去年、5年間の単身赴任を終え、わが家に帰ってきた私を迎えてくれたのは、妻、そして3歳になる雄きらら(写真)だった。

 スーパーに行く途中の空き地に捨てられていたそうで、手のひらにのるほど小さく、か細い声で鳴きながら震えていたそうだ。

 妻に言わせると「天使が舞い降りてきた」とかで、その時の出会いの様子を満面の笑みの妻から繰り返し聞かされた。

 特に猫は好きではなかったが、妻の機嫌がよいに越したことはなく、私も「賢そうな顔をしている」と頭をなでてみた。

 彼はすごく迷惑そうな顔でさっと妻の後ろに隠れた。妻は能天気に「人見知りしているだけ。純情な子だから」と笑っていたが、私はなんとなく嫌な予感。そしてそれはみごとに的中した。

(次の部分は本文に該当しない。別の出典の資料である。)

`src/acad_pkg.sv`:
```
// Shared types and constants for the associative cache directory.
package acad_pkg;

  // Default number of directory entries.
  localparam int Entries = 16;

  // Field widths; the key and slot widths are fixed by the request and result formats.
  localparam int KeyW  = 64;
  localparam int SlotW = 4;
  localparam int PrioW = 14;

  // Priority given to a freshly written entry.
  localparam logic [PrioW-1:0] TopPriority = 14'd9999;

  // Request action codes.
  localparam logic ActLookup = 1'b0;
  localparam logic ActInsert = 1'b1;

  // Search token handed from cell to cell.
  typedef struct packed {
    logic             live;   // token is present at this stage
    logic             found;  // hit (lookup) or empty slot (insert) already seen
    logic [PrioW-1:0] best;   // lowest priority seen so far (insert)
  } tok_t;

endpackage

```
`src/acad_cell.sv`:
```
// One directory entry: holds valid, key and priority, and advances the search token.
module acad_cell #(
  parameter int ENTRIES  = acad_pkg::Entries,
  parameter int KEY_BITS = acad_pkg::KeyW,
  parameter int IDX      = 0
) (
  input  logic                       clk,
  input  logic                       rst,
  input  acad_pkg::tok_t             tok_in,
  input  logic [$clog2(ENTRIES)-1:0] slot_in,
  input  logic                       action,
  input  logic [KEY_BITS-1:0]        key,
  input  logic                       commit,
  input  logic [$clog2(ENTRIES)-1:0] victim,
  output acad_pkg::tok_t             tok_out,
  output logic [$clog2(ENTRIES)-1:0] slot_out
);
  import acad_pkg::*;

  localparam int IdxW = $clog2(ENTRIES);
  localparam logic [IdxW-1:0] MyIdx = IdxW'(IDX);

  logic                valid;
  logic [KEY_BITS-1:0] entry_key;
  logic [PrioW-1:0]    prio;
  tok_t                tok_next;
  logic [IdxW-1:0]     slot_next;

  // Search step: first valid match for a lookup, first empty or lowest
  // priority slot for an insert.
  always_comb begin
    tok_next  = tok_in;
    slot_next = slot_in;
    if (tok_in.live && !tok_in.found) begin
      if (action == ActLookup) begin
        if (valid && entry_key == key) begin
          tok_next.found = 1'b1;
          slot_next      = MyIdx;
        end
      end else if (!valid) begin
        tok_next.found = 1'b1;
        slot_next      = MyIdx;
      end else if (prio < tok_in.best) begin
        tok_next.best = prio;
        slot_next     = MyIdx;
      end
    end
  end

  // Token stage register.
  always_ff @(posedge clk) begin
    if (rst) begin
      tok_out  <= '0;
      slot_out <= '0;
    end else begin
      tok_out  <= tok_next;
      slot_out <= slot_next;
    end
  end

  // Entry update on an insert commit: the victim takes the key, the other
  // valid entries age by one, saturating at zero.
  always_ff @(posedge clk) begin
    if (rst) begin
      valid <= 1'b0;
      prio  <= '0;
    end else if (commit) begin
      if (victim == MyIdx) begin
        valid <= 1'b1;
        prio  <= TopPriority;
      end else if (valid && prio != '0) begin
        prio <= prio - 1'b1;
      end
    end
  end

  // Key storage has no reset; it is only compared while valid.
  always_ff @(posedge clk) begin
    if (commit && victim == MyIdx) begin
      entry_key <= key;
    end
  end

endmodule

```
`src/assoc_cache_directory_aging_replace.sv`:
```
// Fully associative cache directory with aging replacement, built as a chain of entry cells.
// A request is taken in the idle state; its search token then walks the chain one cell per
// cycle, the result is captured at the end of the chain, committed and loaded into the
// output register once that is free, and the block returns to idle for the next request.
// A new request is taken while the previous result still waits in the output register.
// Reset (rst, synchronous, active high) empties every entry and zeroes all priorities.
module assoc_cache_directory_aging_replace #(
  parameter int ENTRIES  = acad_pkg::Entries,
  parameter int KEY_BITS = acad_pkg::KeyW
) (
  input  logic       clk,
  input  logic       rst,
  input  logic       s_tvalid,
  output logic       s_tready,
  input  logic [71:0] s_tdata,   // [0] action, [64:1] key, [71:65] zero
  output logic       m_tvalid,
  input  logic       m_tready,
  output logic [7:0] m_tdata     // [0] hit, [4:1] slot, [7:5] zero
);
  import acad_pkg::*;

  localparam int IdxW = $clog2(ENTRIES);

  typedef enum logic [2:0] {
    ST_IDLE = 3'b001,
    ST_WALK = 3'b010,
    ST_DONE = 3'b100
  } state_t;

  state_t              state;
  logic                act;
  logic [KEY_BITS-1:0] key;
  tok_t                launch;
  tok_t                tok_chain  [ENTRIES+1];
  logic [IdxW-1:0]     slot_chain [ENTRIES+1];
  logic [ENTRIES-1:0]  live_vec;
  logic                res_found;
  logic [IdxW-1:0]     res_slot;
  logic                accept;
  logic                can_load;
  logic                commit;
  logic                hit;
  logic [SlotW-1:0]    slot;

  assign s_tready = (state == ST_IDLE);
  assign accept   = s_tvalid && s_tready;
  assign can_load = !m_tvalid || m_tready;
  assign commit   = (state == ST_DONE) && can_load && (act == ActInsert);

  assign tok_chain[0]  = launch;
  assign slot_chain[0] = '0;

  // Chain of entry cells.
  for (genvar i = 0; i < ENTRIES; i++) begin : g_cell
    acad_cell #(
      .ENTRIES  (ENTRIES),
      .KEY_BITS (KEY_BITS),
      .IDX      (i)
    ) u_cell (
      .clk      (clk),
      .rst      (rst),
      .tok_in   (tok_chain[i]),
      .slot_in  (slot_chain[i]),
      .action   (act),
      .key      (key),
      .commit   (commit),
      .victim   (res_slot),
      .tok_out  (tok_chain[i+1]),
      .slot_out (slot_chain[i+1])
    );
    assign live_vec[i] = tok_chain[i+1].live;
  end

  // Request capture; the key keeps only its low KEY_BITS bits.
  always_ff @(posedge clk) begin
    if (accept) begin
      act <= s_tdata[0];
      key <= s_tdata[KEY_BITS:1];
    end
  end

  // Token launch into the first cell.
  always_ff @(posedge clk) begin
    if (rst) begin
      launch <= '0;
    end else begin
      launch.live  <= accept;
      launch.found <= 1'b0;
      launch.best  <= TopPriority;
    end
  end

  // Sequencer: walk the chain, then commit and hand the result to the output.
  always_ff @(posedge clk) begin
    if (rst) begin
      state <= ST_IDLE;
    end else begin
      case (state)
        ST_IDLE: begin
          if (accept) begin
            state <= ST_WALK;
          end
        end
        ST_WALK: begin
          if (tok_chain[ENTRIES].live) begin
            state <= ST_DONE;
          end
        end
        ST_DONE: begin
          if (can_load) begin
            state <= ST_IDLE;
          end
        end
        default: state <= ST_IDLE;
      endcase
    end
  end

  // Result capture at the end of the chain.
  always_ff @(posedge clk) begin
    if (state == ST_WALK && tok_chain[ENTRIES].live) begin
      res_found <= tok_chain[ENTRIES].found;
      res_slot  <= slot_chain[ENTRIES];
    end
  end

  // Result formatting: inserts report no hit, a lookup miss reports slot zero.
  always_comb begin
    if (act == ActInsert) begin
      hit  = 1'b0;
      slot = SlotW'(res_slot);
    end else begin
      hit  = res_found;
      slot = res_found ? SlotW'(res_slot) : '0;
    end
  end

  // Output register.
  always_ff @(posedge clk) begin
    if (rst) begin
      m_tvalid <= 1'b0;
    end else if (state == ST_DONE && can_load) begin
      m_tvalid <= 1'b1;
    end else if (m_tready) begin
      m_tvalid <= 1'b0;
    end
  end

  always_ff @(posedge clk) begin
    if (state == ST_DONE && can_load) begin
      m_tdata <= {3'b000, slot, hit};
    end
  end

  // Only one search token is ever in the chain.
  a_one_token: assert property (@(posedge clk) disable iff (rst)
    $countones(live_vec) <= 1)
    else $error("more than one search token in the cell chain");

  // The token reaches the end of the chain only during a walk.
  a_end_in_walk: assert property (@(posedge clk) disable iff (rst)
    tok_chain[ENTRIES].live |-> state == ST_WALK)
    else $error("search token left the chain outside a walk");

  // An accepted request launches exactly one token into the chain.
  a_launch: assert property (@(posedge clk) disable iff (rst)
    accept |=> launch.live && state == ST_WALK)
    else $error("accepted request did not launch a search");

endmodule

```
`config.mk`:
```
export PLATFORM = sky130hd
export DESIGN_NAME = assoc_cache_directory_aging_replace
export DESIGN_NICKNAME = d
export VERILOG_FILES = /design/src/acad_pkg.sv /design/src/acad_cell.sv /design/src/assoc_cache_directory_aging_replace.sv
export SDC_FILE = /design/constraint.sdc
export NUM_CORES = 2
export LEC_CHECK = 0
export BUFFER_PORTS_ARGS = -buffer_cell sky130_fd_sc_hd__buf_2
export CAP_MARGIN = 20
export CORE_MARGIN = 5
export CORE_UTILIZATION = 50
export DETAILED_ROUTE_END_ITERATION = 10
export GPL_TIMING_DRIVEN = 0
export PLACE_DENSITY = 0.66
export SLEW_MARGIN = 25
export SYNTH_ARGS = -nofsm -noshare
export SYNTH_HDL_FRONTEND = slang
export SYNTH_SLANG_ARGS = --single-unit
export TNS_END_PERCENT = 1
```
`constraint.sdc`:
```
create_clock -name clk -period 5.1 [get_ports clk]
set_input_delay 1.02 -clock clk [delete_from_list [all_inputs] [get_ports clk]]
set_output_delay 1.02 -clock clk [all_outputs]
set_load 0.02 [all_outputs]
```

 昼間は妻にべったり。いつも妻のあとを追いかけ、妻の膝で寝そべり、私のことは一切無視。私が声をかけても見向きもしない。それはそれでいいのだが、妻が寝入った深夜、ご飯をあげる役は私なのだ。

 これがなんときららのご指名。いつもは妻に甘えまくっているのに、深夜だけは寝ている妻を起こそうとはしない。私と妻は隣同士の部屋で寝ているのだが、私の部屋を訪問し、ご飯を催促するのだ。

 なぜ深夜だけは私なのか。

「本当はあなたにも甘えたいのよ」。妻は呑気に言うが、私はこれはきららの作戦ではないかと邪推している。睡眠は寿命にも大きく影響するという。きららは大好きな妻を長生きさせるために、深夜はそっとしておこうと思い、どうでもいい私を起こすのではないか。

 猫がそこまで賢いとは思えないが、きららは特別。妻は天使と表現したが、彼は宇宙人ではないか。睡眠不足気味の頭に、そんなばかな考えがよぎるこの頃である。